◆ **THE PROBLEM**
Pull every line from the records that has the word "buffers" in it.

◆ **EXERCISE INPUT**
**src/rtl/mbdec_csr_pkg.sv**
```systemverilog
package mbdec_csr_pkg;

  localparam int unsigned WORD_W     = 32;
  localparam int unsigned NUM_STAGES = 3;

  // Stage indices into the ready-flag vector
  localparam int unsigned STG_IDCT = 0;
  localparam int unsigned STG_YUV  = 1;
  localparam int unsigned STG_RGB  = 2;

  // Bit positions inside the flag word
  localparam int unsigned B_RGB_RDY  = 9;
  localparam int unsigned B_YUV_RDY  = 10;
  localparam int unsigned B_IDCT_RDY = 11;
  localparam int unsigned B_MC_GO    = 12;
  localparam int unsigned B_MB_TYPE  = 13;
  localparam int unsigned B_POS_LO   = 14;
  localparam int unsigned B_POS_HI   = 15;
  localparam int unsigned B_MC_BUSY  = 16;
  localparam int unsigned B_OVERRUN  = 17;
  localparam int unsigned B_RGB_PAR  = 20;

  typedef enum logic [1:0] {
    BLK_U  = 2'd0,
    BLK_V  = 2'd1,
    BLK_Y0 = 2'd2,
    BLK_Y1 = 2'd3
  } blk_pos_e;

  // Flag-word bit for each stage's ready flag
  function automatic int unsigned rdy_bit(input int unsigned stg);
    case (stg)
      STG_IDCT: rdy_bit = B_IDCT_RDY;
      STG_YUV:  rdy_bit = B_YUV_RDY;
      default:  rdy_bit = B_RGB_RDY;
    endcase
  endfunction

endpackage

```
**src/rtl/mbdec_ready_flag.sv**
```systemverilog
module mbdec_ready_flag (
  input  logic clk,
  input  logic rst_n,
  input  logic set_pulse,
  input  logic clr_strobe,
  output logic flag
);

  logic flag_q;
  logic flag_d;
  logic flag_en;

  // Set dominates a clear in the same cycle
  always_comb begin
    flag_en = set_pulse | clr_strobe;
    flag_d  = set_pulse;
  end

  always_ff @(posedge clk or negedge rst_n) begin
    if (!rst_n) begin
      flag_q <= 1'b0;
    end else if (flag_en) begin
      flag_q <= flag_d;
    end
  end

  assign flag = flag_q;

  p_set_wins_r3: assert property (@(posedge clk) disable iff (!rst_n)
    set_pulse |=> flag);

  p_sticky_r2: assert property (@(posedge clk) disable iff (!rst_n)
    (flag && !clr_strobe) |=> flag);

  p_clear_r2: assert property (@(posedge clk) disable iff (!rst_n)
    (clr_strobe && !set_pulse) |=> !flag);

endmodule

```
**src/rtl/mbdec_mc_launch.sv**
```systemverilog
module mbdec_mc_launch (
  input  logic clk,
  input  logic rst_n,
  input  logic wr_hit,
  input  logic go_wr,
  input  logic type_wr,
  input  logic err_w1c,
  input  logic mc_done,
  output logic go_level,
  output logic mc_start,
  output logic mc_inter,
  output logic busy,
  output logic overrun
);

  logic go_q, go_d;
  logic start_q, start_d;
  logic type_q, type_d;
  logic busy_q, busy_d;
  logic err_q, err_d;
  logic edge_seen;
  logic accept;
  logic refuse;

  always_comb begin
    edge_seen = wr_hit & go_wr & ~go_q;
    accept    = edge_seen & (~busy_q | mc_done);
    refuse    = edge_seen & busy_q & ~mc_done;

    go_d    = wr_hit ? go_wr : go_q;
    start_d = accept;
    type_d  = accept ? type_wr : type_q;

    if (accept) begin
      busy_d = 1'b1;
    end else if (mc_done) begin
      busy_d = 1'b0;
    end else begin
      busy_d = busy_q;
    end

    if (refuse) begin
      err_d = 1'b1;
    end else if (wr_hit && err_w1c) begin
      err_d = 1'b0;
    end else begin
      err_d = err_q;
    end
  end

  always_ff @(posedge clk or negedge rst_n) begin
    if (!rst_n) begin
      go_q    <= 1'b0;
      start_q <= 1'b0;
      type_q  <= 1'b0;
      busy_q  <= 1'b0;
      err_q   <= 1'b0;
    end else begin
      go_q    <= go_d;
      start_q <= start_d;
      type_q  <= type_d;
      busy_q  <= busy_d;
      err_q   <= err_d;
    end
  end

  assign go_level = go_q;
  assign mc_start = start_q;
  assign mc_inter = type_q;
  assign busy     = busy_q;
  assign overrun  = err_q;

  p_single_pulse_r4: assert property (@(posedge clk) disable iff (!rst_n)
    mc_start |=> !mc_start);

  p_start_marks_busy_r6: assert property (@(posedge clk) disable iff (!rst_n)
    mc_start |-> busy);

  p_type_stable_r5: assert property (@(posedge clk) disable iff (!rst_n)
    !mc_start |-> $stable(mc_inter));

  p_overrun_cause_r7: assert property (@(posedge clk) disable iff (!rst_n)
    $rose(overrun) |-> ($past(busy) && !mc_start));

endmodule

```
**src/rtl/mbdec_blk_track.sv**
```systemverilog
module mbdec_blk_track
  import mbdec_csr_pkg::*;
(
  input  logic       clk,
  input  logic       rst_n,
  input  logic       blk_adv,
  input  logic       rgb_adv,
  output blk_pos_e   pos,
  output logic       luma,
  output logic       rgb_par
);

  blk_pos_e pos_q, pos_d;
  logic     par_q, par_d;

  always_comb begin
    pos_d = pos_q;
    if (blk_adv) begin
      case (pos_q)
        BLK_U:   pos_d = BLK_V;
        BLK_V:   pos_d = BLK_Y0;
        BLK_Y0:  pos_d = BLK_Y1;
        default: pos_d = BLK_U;
      endcase
    end
    par_d = par_q ^ rgb_adv;
  end

  always_ff @(posedge clk or negedge rst_n) begin
    if (!rst_n) begin
      pos_q <= BLK_U;
      par_q <= 1'b0;
    end else begin
      if (blk_adv) begin
        pos_q <= pos_d;
      end
      if (rgb_adv) begin
        par_q <= par_d;
      end
    end
  end

  assign pos     = pos_q;
  assign luma    = (pos_q == BLK_Y0) || (pos_q == BLK_Y1);
  assign rgb_par = par_q;

  p_pos_step_r8: assert property (@(posedge clk) disable iff (!rst_n)
    blk_adv |=> (pos == blk_pos_e'($past(pos) + 2'd1)));

  p_pos_hold_r8: assert property (@(posedge clk) disable iff (!rst_n)
    !blk_adv |=> $stable(pos));

  p_par_toggle_r9: assert property (@(posedge clk) disable iff (!rst_n)
    rgb_adv |=> (rgb_par != $past(rgb_par)));

endmodule

```
**src/rtl/mbdec_flag_csr.sv**
```systemverilog
module mbdec_flag_csr
  import mbdec_csr_pkg::*;
#(
  parameter int unsigned        ADDR_W   = 12,
  parameter logic [ADDR_W-1:0]  FLAG_OFS = 12'h200
) (
  input  logic              clk,
  input  logic              rst_n,
  input  logic              cpu_sel,
  input  logic              cpu_wr,
  input  logic [ADDR_W-1:0] cpu_addr,
  input  logic [WORD_W-1:0] cpu_wdata,
  output logic [WORD_W-1:0] cpu_rdata,
  input  logic              idct_done,
  input  logic              yuv_done,
  input  logic              rgb_done,
  input  logic              idct_rd,
  input  logic              yuv_rd,
  input  logic              rgb_rd,
  input  logic              mc_done,
  output logic              mc_start,
  output logic              mc_inter,
  output logic [1:0]        blk_pos,
  output logic              blk_luma
);

  logic                  hit;
  logic                  wr_hit;
  logic                  rd_hit;
  logic [NUM_STAGES-1:0] done_v;
  logic [NUM_STAGES-1:0] rd_v;
  logic [NUM_STAGES-1:0] rdy_v;
  logic                  go_level;
  logic                  busy;
  logic                  overrun;
  logic                  rgb_par;
  blk_pos_e              pos;
  logic [WORD_W-1:0]     flag_word;
  logic                  wdata_unused;

  assign hit    = cpu_sel && (cpu_addr == FLAG_OFS);
  assign wr_hit = hit && cpu_wr;
  assign rd_hit = hit && !cpu_wr;

  assign done_v = {rgb_done, yuv_done, idct_done};
  assign rd_v   = {rgb_rd, yuv_rd, idct_rd};

  // Bits the write path never looks at
  assign wdata_unused = ^{cpu_wdata[WORD_W-1:B_OVERRUN+1],
                          cpu_wdata[B_MC_BUSY:B_POS_LO],
                          cpu_wdata[B_MC_GO-1:0]};

  for (genvar s = 0; s < NUM_STAGES; s++) begin : g_stage
    mbdec_ready_flag u_flag (
      .clk        (clk),
      .rst_n      (rst_n),
      .set_pulse  (done_v[s]),
      .clr_strobe (rd_v[s]),
      .flag       (rdy_v[s])
    );
  end

  mbdec_mc_launch u_launch (
    .clk      (clk),
    .rst_n    (rst_n),
    .wr_hit   (wr_hit),
    .go_wr    (cpu_wdata[B_MC_GO]),
    .type_wr  (cpu_wdata[B_MB_TYPE]),
    .err_w1c  (cpu_wdata[B_OVERRUN]),
    .mc_done  (mc_done),
    .go_level (go_level),
    .mc_start (mc_start),
    .mc_inter (mc_inter),
    .busy     (busy),
    .overrun  (overrun)
  );

  mbdec_blk_track u_track (
    .clk     (clk),
    .rst_n   (rst_n),
    .blk_adv (yuv_done),
    .rgb_adv (rgb_done),
    .pos     (pos),
    .luma    (blk_luma),
    .rgb_par (rgb_par)
  );

  always_comb begin
    flag_word = '0;
    for (int s = 0; s < NUM_STAGES; s++) begin
      flag_word[rdy_bit(s)] = rdy_v[s];
    end
    flag_word[B_MC_GO]            = go_level;
    flag_word[B_MB_TYPE]          = mc_inter;
    flag_word[B_POS_HI:B_POS_LO]  = pos;
    flag_word[B_MC_BUSY]          = busy;
    flag_word[B_OVERRUN]          = overrun;
    flag_word[B_RGB_PAR]          = rgb_par;
  end

  assign cpu_rdata = rd_hit ? flag_word : '0;
  assign blk_pos   = pos;

  p_miss_reads_zero_r10: assert property (@(posedge clk) disable iff (!rst_n)
    !rd_hit |-> (cpu_rdata == '0));

  p_luma_pos_r8: assert property (@(posedge clk) disable iff (!rst_n)
    blk_luma |-> blk_pos[1]);

endmodule

```
**config.mk**
```make
export PLATFORM = sky130hd
export DESIGN_NAME = mbdec_flag_csr
export DESIGN_NICKNAME = d
export VERILOG_FILES = /design/src/rtl/mbdec_csr_pkg.sv /design/src/rtl/mbdec_ready_flag.sv /design/src/rtl/mbdec_mc_launch.sv /design/src/rtl/mbdec_blk_track.sv /design/src/rtl/mbdec_flag_csr.sv
export SDC_FILE = /design/constraint.sdc
export NUM_CORES = 1
export LEC_CHECK = 0
export BUFFER_PORTS_ARGS = -buffer_cell sky130_fd_sc_hd__buf_2
export CORE_MARGIN = 3
export CORE_UTILIZATION = 35
export CTS_CLUSTER_SIZE = 14
export DETAILED_ROUTE_END_ITERATION = 12
export HOLD_SLACK_MARGIN = 0.03
export PLACE_DENSITY = 0.84
export SETUP_SLACK_MARGIN = 0.4
export SLEW_MARGIN = 20
export SYNTH_ARGS = -nofsm -noshare
export SYNTH_HDL_FRONTEND = slang
export SYNTH_SLANG_ARGS = --single-unit
```
**constraint.sdc**
```tcl
create_clock -name clk -period 3.55 [get_ports clk]
set_clock_uncertainty 0.15 [all_clocks]
set_input_delay 0.355 -clock clk [delete_from_list [all_inputs] [get_ports clk]]
set_output_delay 0.355 -clock clk [all_outputs]
set_load 0.05 [all_outputs]
```
# Yosys cells after proc, flatten, opt, wreduce, memory -nomap -nowiden
# Index checks and enable logic that the tools add are counted.
[word_totals]
ram_bits = 0
wordCells = 42
latchBits = 0
register_bits = 11
mem_bits_ro = 0
out_inout_bits = 37
memories = 0
[classes]
bitwise_logic = 13
n_eq_ne = 4
mux = 6
n_shift = 0
div = 0
reduce_logical = 9
add_sub_neg = 0
order_cmp = 0
multipliers = 0
[op_table]
columns = ["op", "count"]
rows = [
  ["$mux W21", 1],
  ["$eq A12 B10 Y1 const B", 1],
  ["$pmux W2 S3", 1],
  ["$and A1 B1 Y1", 5],
  ["$eq A2 B2 Y1 const B", 2],
  ["$logic_and A1 B1 Y1", 4],
  ["$mux W1", 4],
  ["$or A1 B1 Y1", 4],
  ["$reduce_bool A2 Y1", 2],
  ["$not A1 Y1", 3],
  ["$eq A2 B1 Y1 const B", 1],
  ["$logic_not A2 Y1", 1],
  ["$logic_not A1 Y1", 1],
  ["$logic_or A1 B1 Y1", 1],
  ["$xor A1 B1 Y1", 1],
]

# Depth between registers and ports, before layout
[depth]
word_depth = 8
ltp_mapped = 4

# Cells and area by module
# Synthesis repeated with hierarchy kept, for this count alone.
[unflattened]
hier_cells = 91
area_unflattened_um2 = 969.7
[by_module_without_submodules]
columns = ["mod", "seq_area_each_um2", "area_each_um2", "n_inst", "cells_per_inst"]
rows = [
  ["mbdec_flag_csr", 0.0, 491.7, 1, 54],
  ["mbdec_mc_launch", 125.1, 215.2, 1, 14],
  ["mbdec_blk_track", 75.1, 153.9, 1, 14],
  ["mbdec_ready_flag", 25.0, 36.3, 3, 3],
]

# Worst setup path before layout
# OpenSTA, ideal clock, no wires.
[synth_path]
kind = "in2out"
startpoint = "in cpu_addr[8]"
endpoint = "out cpu_rdata[10]"
slack_ps = 1538
n_path_buf = 1
arrival_time_ps = 1507
required_ps = 3045
stages = 4
cell_sequence = "nor4b_4 and4_2 clkbuf_1 and2_1"
[synth_via]
elab_chain_cells = 4
[synth_rtl]
columns = ["element", "line", "text"]
rows = [
  ["start, declared", "mbdec_flag_csr.sv:11", "input logic [ADDR_W-1:0] cpu_addr,"],
  ["$eq A12 B10 Y1", "mbdec_flag_csr.sv:41", "assign hit = cpu_sel && (cpu_addr == FLAG_OFS);"],
  ["$logic_and A1 B1 Y1", "mbdec_flag_csr.sv:41", ""],
  ["$logic_and A1 B1 Y1", "mbdec_flag_csr.sv:43", "assign rd_hit = hit && !cpu_wr;"],
  ["$mux W21", "mbdec_flag_csr.sv:101", "assign cpu_rdata = rd_hit ? flag_word : '0;"],
  ["end, declared", "mbdec_flag_csr.sv:13", "output logic [WORD_W-1:0] cpu_rdata,"],
]
# Every way passes these cells.

# Worst setup path in the final report
[layout_path]
startpoint = "in cpu_addr[0]"
endpoint = "out cpu_rdata[16]"
# Same word-level chain as after synthesis.

==> results by group <==
Timing
  • Final Max Slew Viols: 0
  • Minimum clock period: 2.06 ns
  • Peak Freq: roughly 480 MHz
  • Crit share post-route: 58.1%
  • Fin. Hold Viols: 0
  • Finish-stage setup viols: 0
  • RSZ-0062 raised after global routing: false
  • Setup TNS: 0 ns

Global route
  • First-pass GRT wire length: ~2500 µm
  • Largest net degree at the start of global routing: 12
  • Total grt overflow: 0
  • Initial antenna violation count: 0
  • Vias in the first global route: between 600 and 700
  • Global-route total usage across every layer: between 10% and 20%

Job
  • Max_cap viols: 0

Critical path
  • CP most frequent cell: buf_2
  • CP cell instances: buf_2 -> nor4_4 -> and4_2 -> and2_1 -> buf_2
  • Setup CP Type: input pin to primary output
  • CP arrival: 1.56 ns
  • CP required: 3.04 ns
  • Endpoint class of the critical path: primary output
  • Critical path's largest stage delay: 0.37 ns
  • CP Launch Type: input pin
  • CP max FO: 10
  • Slowest CP cell: and4_2

Routing
  • Final ANT Viol Nets: 0
  • DR iter-0 viols: 1
  • Drt pass-1 iters: 2
  • Detailed-route DRC error count: 0
  • Vias/cell: 4.17
  • Routed wire length: roughly 1500 µm
  • Via count: 622
  • Post-DR wirelength/cell: 10.4 µm

Layout
  • Nets: 181
  • Fill count: ~190
  • N_diodes: 0
  • Most frequent cells in the layout: buf_2, conb_1, dfrtp_1
  • Most common cell after layout, fill and taps aside: buf_2
  • Finished Core Util: 47.2%
  • Share of layout cells above drive strength 1: 41.0%
  • Area grow syn2layout: 23.0%

CTS
  • H-tree depth: 1
  • Cts bufs inserted: 3
  • Cts repair resizes: 0
  • Clock tree from TritonCTS: built
  • Clk buf depth: 2
  • Clk slew on worst S/H paths: around 0.070 ns
  • Worst skew pair latency: between 0.2 and 0.3 ns
  • Sink Count: 11
  • Root Driver: clkbuf_4

Logic synthesis
  • Async set-or-reset flop fraction in the synthesized netlist: 100%
  • Largest cells by area after synthesis: dfrtp_1, buf_4, and2_1, ha_1, nor4b_4
  • Flops & latches, synth: 11
  • Post-Syn Area: 785 µm²
  • Synthesized instance count: 79
  • Syn. warnings: 0
  • Most common flop cell mapped by yosys: dfrtp_1
  • Syn_area_per_cell: 9.93 µm²
  • Synth unique cells: 26
  • Post-synthesis sequential area ratio: between 30% and 40%
  • Top-area cell type share of the netlist area: 35.1%
  • Area leader, netlist: dfrtp_1
  • Post-synth EDFFs: 0

Status
  • Status: completed

Floorplan
  • Die ar.: 2850 µm²
  • Io pins: just over 90
  • Num rows: 16
  • Core ar.: 2040 µm²
  • Die width: 53.3 µm
  • Starting density of the core: between 30 and 40%
  • Die H: 53.3 µm

Place
  • Hpwl dp: 1330 µm
  • GPL Wtd Cong: 0.736
  • Port buffer count: 40

Power and ir drop
  • Peak VDD IR: approximately 0.00045 V
  • Total leakage power: 0.580 nW
  • PwrDens: 473 nW/µm²

Min path
  • Worst hold path type: input pin to flop
[area by class of cell]
class                   instances  area, µm²  share of cell area (%)
repair buffers                 41        210                    21.8
inverters                       6       22.5                    2.33
flip-flops and latches         11        275                    28.5
multi-input cells              60        397                    41.1
clock buffers                   4       26.3                    2.72
well taps                      27       33.8                    3.50
[cell families after synthesis]
family | Yosys count | synth area share [%]
AO/OA/AOI/OAI | 8 | 6.06
XOR/XNOR | 1 | 1.12
adder cells (fa/ha/maj) | 3 | 4.79
buffers and inverters | 29 | 24.4
flip-flops | 11 | 35.1
multiplexers | 2 | 2.87
other | 1 | 0.478
AND/OR/NAND/NOR | 24 | 25.2
[registers in the layout, indices dropped and copies added (netlist names)]
| signal | cells |
|---|---|
| u_launch.go_level | 1 |
| u_launch.mc_start | 1 |
| u_launch.busy | 1 |
| u_track.rgb_par | 1 |
| u_launch.mc_inter | 1 |
| u_track.pos | 2 |
| u_launch.overrun | 1 |
| g_stage.u_flag.flag | 3 |
[routing by layer]
metal	track usage [%]	vias to the layer above	wire (µm)
li1	-	297	-
met1	12.4	286	578
met2	23.1	39	819
met3	1.69	0	145
met4	2.55	0	0
met5	0	-	0
[worst paths after layout]
kind	from	depth (start not counted)	slack, ns	end
worst min register to register	u_track.rgb_par	1	0.31	u_track.rgb_par
max in group asynchronous	rst_n	2	2.70	u_launch.overrun
worst max register to register	u_launch.busy	4	2.21	u_launch.mc_inter
worst min-delay path	idct_done	2	0.14	g_stage[0].u_flag.flag
min in group asynchronous	rst_n	2	0.35	u_launch.busy
worst max-delay path	cpu_addr[0]	5	1.49	cpu_rdata[16]
[cells in the mapped netlist, types with 2 or more instances]
library cell and number:
and2_1 10, a21o_1 3, nand2_1 2, buf_4 22
ha_1 3, o21ai_0 4, dfrtp_1 11, inv_1 6
[critical path: cells and delay by family]
| kind | cells | cell delay, ns |
|---|---|---|
| buffers and inverters | 2 | 0.37 |
| AND/OR/NAND/NOR | 3 | 0.84 |
[what timing repair did]
action | 4_1_cts | 5_1_grt
hold buffers | 1 | 0
hold endpoints to repair | 11 | 0
endpoints found under the setup margin | 0 | 0
setup buffers | 0 | 0
[power by group]
part / internal, mW / leakage (nW) / switching [mW] / total (mW)
clock network: 0.0434 / 0.0150 / 0.0391 / 0.0824
registers: 0.145 / 0.138 / 0.0181 / 0.163
logic: 0.0493 / 0.427 / 0.161 / 0.211
[per-stage QoR]
step                      cell area (µm²)  cells  power, mW  hold WS [ns]  worst slack, ns
after detailed placement              928    144      0.376        0.0901             1.47
final                                 965    149      0.456         0.135             1.49
after global placement                928    144      0.369        0.0831             1.49
after CTS                             965    149      0.462         0.123             1.47
after floorplan                       863    100      0.344       -0.0906             1.54
after global routing                  965    149      0.491         0.123             1.39
Note: power is estimated with default switching activity, not from simulation.
## config.mk

```make
export PLATFORM = sky130hd
export DESIGN_NAME = hbridge_gate_seq
export DESIGN_NICKNAME = d
export VERILOG_FILES = /design/src/rtl/hbg_pkg.sv /design/src/rtl/hbg_cmd_map.sv /design/src/rtl/hbg_leg_fsm.sv /design/src/rtl/hbg_gate_mask.sv /design/src/rtl/hbridge_gate_seq.sv
export SDC_FILE = /design/constraint.sdc
export NUM_CORES = 1
export LEC_CHECK = 0
export BUFFER_PORTS_ARGS = -buffer_cell sky130_fd_sc_hd__clkbuf_2
export CORE_MARGIN = 8
export CORE_UTILIZATION = 41
export DETAILED_ROUTE_END_ITERATION = 8
export PLACE_DENSITY = 0.66
export SYNTH_ARGS = -nofsm -noshare
export SYNTH_HDL_FRONTEND = slang
export SYNTH_HIERARCHICAL = 1
export SYNTH_SLANG_ARGS = --single-unit
```

## constraint.sdc

```tcl
create_clock -name clk -period 3.29 [get_ports clk]
set_input_delay 0.658 -clock clk [delete_from_list [all_inputs] [get_ports clk]]
set_output_delay 0.658 -clock clk [all_outputs]
set_load 0.05 [all_outputs]
```
$ cat config.mk
export PLATFORM = sky130hd
export DESIGN_NAME = i2c_regfile_slave
export DESIGN_NICKNAME = d
export VERILOG_FILES = /design/src/rtl/i2c_rs_pkg.sv /design/src/rtl/i2c_line_sync.sv /design/src/rtl/i2c_ptr_unit.sv /design/src/rtl/i2c_slave_fsm.sv /design/src/rtl/i2c_regfile_slave.sv
export SDC_FILE = /design/constraint.sdc
export NUM_CORES = 1
export LEC_CHECK = 0
export ABC_CLOCK_PERIOD_IN_PS = 2000
export BUFFER_PORTS_ARGS = -buffer_cell sky130_fd_sc_hd__clkbuf_2
export CAP_MARGIN = 15
export CORE_MARGIN = 8
export CORE_UTILIZATION = 52
export DETAILED_ROUTE_END_ITERATION = 8
export PLACE_DENSITY_LB_ADDON = 0.25
export SETUP_SLACK_MARGIN = 0.1
export SYNTH_ARGS = -nofsm -noshare
export SYNTH_HDL_FRONTEND = slang
export SYNTH_SLANG_ARGS = --single-unit
$ cat constraint.sdc
create_clock -name clk -period 2 [get_ports clk]
set_input_delay 0.4 -clock clk [delete_from_list [all_inputs] [get_ports clk]]
set_output_delay 0.4 -clock clk [all_outputs]
set_load 0.02 [all_outputs]
$ cat src/rtl/i2c_rs_pkg.sv
package i2c_rs_pkg;

  localparam logic [5:0] DEV_ADDR_HI = 6'b100101;

  typedef enum logic [3:0] {
    ST_IDLE,
    ST_ADDR,
    ST_ADDR_ACK,
    ST_PTR,
    ST_PTR_ACK,
    ST_WR,
    ST_WR_ACK,
    ST_TX,
    ST_MACK
  } slv_state_t;

endpackage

◆ **RESULT OF THIS TASK**
repair buffers                 41        210                    21.8
clock buffers                   4       26.3                    2.72
buffers and inverters | 29 | 24.4
| buffers and inverters | 2 | 0.37 |
hold buffers | 1 | 0
setup buffers | 0 | 0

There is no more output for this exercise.